Locate every line in the records below that contains the word "localparam", and copy each one.

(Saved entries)

BEGIN

**src/rtl/sfilt_pkg.sv**
```systemverilog
package sfilt_pkg;

  localparam int REG_W = 32;
  localparam int MID_W = 16;

  // Register byte offsets (word granular; bits 1:0 are ignored)
  localparam logic [5:0] OFF_STATUS = 6'h20;
  localparam logic [5:0] OFF_CLEAR  = 6'h24;
  localparam logic [5:0] OFF_ENABLE = 6'h28;
  localparam logic [5:0] OFF_INFO1  = 6'h2C;
  localparam logic [5:0] OFF_INFO2  = 6'h30;
  localparam logic [5:0] OFF_SET    = 6'h34;

  typedef struct packed {
    logic [13:0]      rsvd;
    logic             own_bit;
    logic             nonsec;
    logic [MID_W-1:0] master;
  } info2_t;

  function automatic logic [3:0] word_of(input logic [5:0] off);
    return off[5:2];
  endfunction

endpackage

```
**src/rtl/sfilt_lookup.sv**
```systemverilog
module sfilt_lookup #(
  parameter int ADDR_W    = 16,
  parameter int BLK_SHIFT = 8
) (
  input  logic [ADDR_W-1:0]             addr,
  input  logic                          attr_valid,
  input  logic                          nonsec,
  output logic [ADDR_W-BLK_SHIFT-6:0]   tbl_idx,
  input  logic [31:0]                   tbl_word,
  output logic                          eff_ns,
  output logic                          own_bit,
  output logic                          pass
);
  localparam int BLK_W = ADDR_W - BLK_SHIFT;

  logic [BLK_W-1:0] blk_num;
  logic [4:0]       bit_sel;

  generate
    if (BLK_SHIFT > 0) begin : g_low
      logic unused_low;
      assign unused_low = ^addr[BLK_SHIFT-1:0];
    end
  endgenerate

  assign blk_num = addr[ADDR_W-1:BLK_SHIFT];
  assign tbl_idx = blk_num[BLK_W-1:5];
  assign bit_sel = blk_num[4:0];
  assign own_bit = tbl_word[bit_sel];
  // Missing attribute counts as secure
  assign eff_ns  = attr_valid & nonsec;
  assign pass    = (own_bit == eff_ns);

endmodule

```
**src/rtl/sfilt_capture.sv**
```systemverilog
module sfilt_capture
  import sfilt_pkg::*;
(
  input  logic             clk,
  input  logic             rst_n,
  input  logic             viol,
  input  logic [REG_W-1:0] v_addr,
  input  info2_t           v_info,
  input  logic             clr_req,
  input  logic             set_req,
  input  logic             en_we,
  input  logic             en_wd,
  output logic             status_q,
  output logic             en_q,
  output logic [REG_W-1:0] info1_q,
  output info2_t           info2_q,
  output logic             irq
);
  logic take;

  // A capture is allowed when nothing is held, or when software is
  // releasing the held record on this very edge.
  assign take = viol & (~status_q | clr_req);

  always_ff @(posedge clk or negedge rst_n) begin
    if (!rst_n) begin
      status_q <= 1'b0;
      en_q     <= 1'b1;
      info1_q  <= '0;
      info2_q  <= '0;
    end else begin
      if (en_we) en_q <= en_wd;
      if (take) begin
        status_q <= 1'b1;
        info1_q  <= v_addr;
        info2_q  <= v_info;
      end else if (clr_req) begin
        status_q <= 1'b0;
      end else if (set_req) begin
        status_q <= 1'b1;
      end
    end
  end

  assign irq = status_q & en_q;

endmodule

```
**src/rtl/sfilt_regif.sv**
```systemverilog
module sfilt_regif
  import sfilt_pkg::*;
(
  input  logic             reg_sel,
  input  logic             reg_wr,
  input  logic [3:0]       reg_word,
  input  logic             wbit0,
  input  logic             status_q,
  input  logic             en_q,
  input  logic [REG_W-1:0] info1_q,
  input  info2_t           info2_q,
  output logic             clr_req,
  output logic             set_req,
  output logic             en_we,
  output logic             en_wd,
  output logic [REG_W-1:0] rdata
);
  logic wr_hit;

  assign wr_hit  = reg_sel & reg_wr;
  assign clr_req = wr_hit & (reg_word == word_of(OFF_CLEAR)) & wbit0;
  assign set_req = wr_hit & (reg_word == word_of(OFF_SET))   & wbit0;
  assign en_we   = wr_hit & (reg_word == word_of(OFF_ENABLE));
  assign en_wd   = wbit0;

  always_comb begin
    rdata = '0;
    if (reg_sel && !reg_wr) begin
      unique case (reg_word)
        word_of(OFF_STATUS): rdata = {{(REG_W-1){1'b0}}, status_q};
        word_of(OFF_ENABLE): rdata = {{(REG_W-1){1'b0}}, en_q};
        word_of(OFF_INFO1):  rdata = info1_q;
        word_of(OFF_INFO2):  rdata = info2_q;
        default:             rdata = '0;
      endcase
    end
  end

endmodule

```
**src/rtl/sec_filter.sv**
```systemverilog
module sec_filter
  import sfilt_pkg::*;
#(
  parameter int ADDR_W    = 16,
  parameter int DATA_W    = 32,
  parameter int BLK_SHIFT = 8
) (
  input  logic                        clk,
  input  logic                        rst_n,
  input  logic                        up_valid,
  output logic                        up_ready,
  input  logic                        up_write,
  input  logic [ADDR_W-1:0]           up_addr,
  input  logic [DATA_W-1:0]           up_wdata,
  input  logic                        up_attr_valid,
  input  logic                        up_nonsec,
  input  logic [MID_W-1:0]            up_master,
  output logic [DATA_W-1:0]           up_rdata,
  output logic                        up_err,
  output logic                        dn_valid,
  input  logic                        dn_ready,
  output logic                        dn_write,
  output logic [ADDR_W-1:0]           dn_addr,
  output logic [DATA_W-1:0]           dn_wdata,
  input  logic [DATA_W-1:0]           dn_rdata,
  output logic [ADDR_W-BLK_SHIFT-6:0] tbl_idx,
  input  logic [31:0]                 tbl_word,
  input  logic                        err_resp_en,
  input  logic                        reg_sel,
  input  logic                        reg_wr,
  input  logic [5:0]                  reg_addr,
  input  logic [REG_W-1:0]            reg_wdata,
  output logic [REG_W-1:0]            reg_rdata,
  output logic                        irq
);
  logic             eff_ns, own_bit, pass, viol;
  logic             clr_req, set_req, en_we, en_wd;
  logic             status_q, en_q;
  logic [REG_W-1:0] info1_q, addr_ext;
  info2_t           info2_q, cap_info;
  logic             unused_reg;

  assign unused_reg = ^{reg_addr[1:0], reg_wdata[REG_W-1:1]};

  sfilt_lookup #(.ADDR_W(ADDR_W), .BLK_SHIFT(BLK_SHIFT)) u_lookup (
    .addr       (up_addr),
    .attr_valid (up_attr_valid),
    .nonsec     (up_nonsec),
    .tbl_idx    (tbl_idx),
    .tbl_word   (tbl_word),
    .eff_ns     (eff_ns),
    .own_bit    (own_bit),
    .pass       (pass)
  );

  // Request path: forward on a match, absorb otherwise
  assign dn_valid = up_valid & pass;
  assign dn_write = up_write;
  assign dn_addr  = up_addr;
  assign dn_wdata = up_wdata;
  assign up_ready = pass ? dn_ready : 1'b1;
  assign up_rdata = pass ? dn_rdata : '0;
  assign up_err   = up_valid & ~pass & err_resp_en;
  assign viol     = up_valid & ~pass;

  generate
    if (ADDR_W < REG_W) begin : g_pad
      assign addr_ext = {{(REG_W-ADDR_W){1'b0}}, up_addr};
    end else begin : g_trim
      assign addr_ext = up_addr[REG_W-1:0];
    end
  endgenerate

  always_comb begin
    cap_info         = '0;
    cap_info.master  = up_master;
    cap_info.nonsec  = eff_ns;
    cap_info.own_bit = own_bit;
  end

  sfilt_regif u_regif (
    .reg_sel  (reg_sel),
    .reg_wr   (reg_wr),
    .reg_word (reg_addr[5:2]),
    .wbit0    (reg_wdata[0]),
    .status_q (status_q),
    .en_q     (en_q),
    .info1_q  (info1_q),
    .info2_q  (info2_q),
    .clr_req  (clr_req),
    .set_req  (set_req),
    .en_we    (en_we),
    .en_wd    (en_wd),
    .rdata    (reg_rdata)
  );

  sfilt_capture u_capture (
    .clk      (clk),
    .rst_n    (rst_n),
    .viol     (viol),
    .v_addr   (addr_ext),
    .v_info   (cap_info),
    .clr_req  (clr_req),
    .set_req  (set_req),
    .en_we    (en_we),
    .en_wd    (en_wd),
    .status_q (status_q),
    .en_q     (en_q),
    .info1_q  (info1_q),
    .info2_q  (info2_q),
    .irq      (irq)
  );

endmodule

```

END

Problem solution >>
  localparam int REG_W = 32;
  localparam int MID_W = 16;
  localparam logic [5:0] OFF_STATUS = 6'h20;
  localparam logic [5:0] OFF_CLEAR  = 6'h24;
  localparam logic [5:0] OFF_ENABLE = 6'h28;
  localparam logic [5:0] OFF_INFO1  = 6'h2C;
  localparam logic [5:0] OFF_INFO2  = 6'h30;
  localparam logic [5:0] OFF_SET    = 6'h34;
  localparam int BLK_W = ADDR_W - BLK_SHIFT;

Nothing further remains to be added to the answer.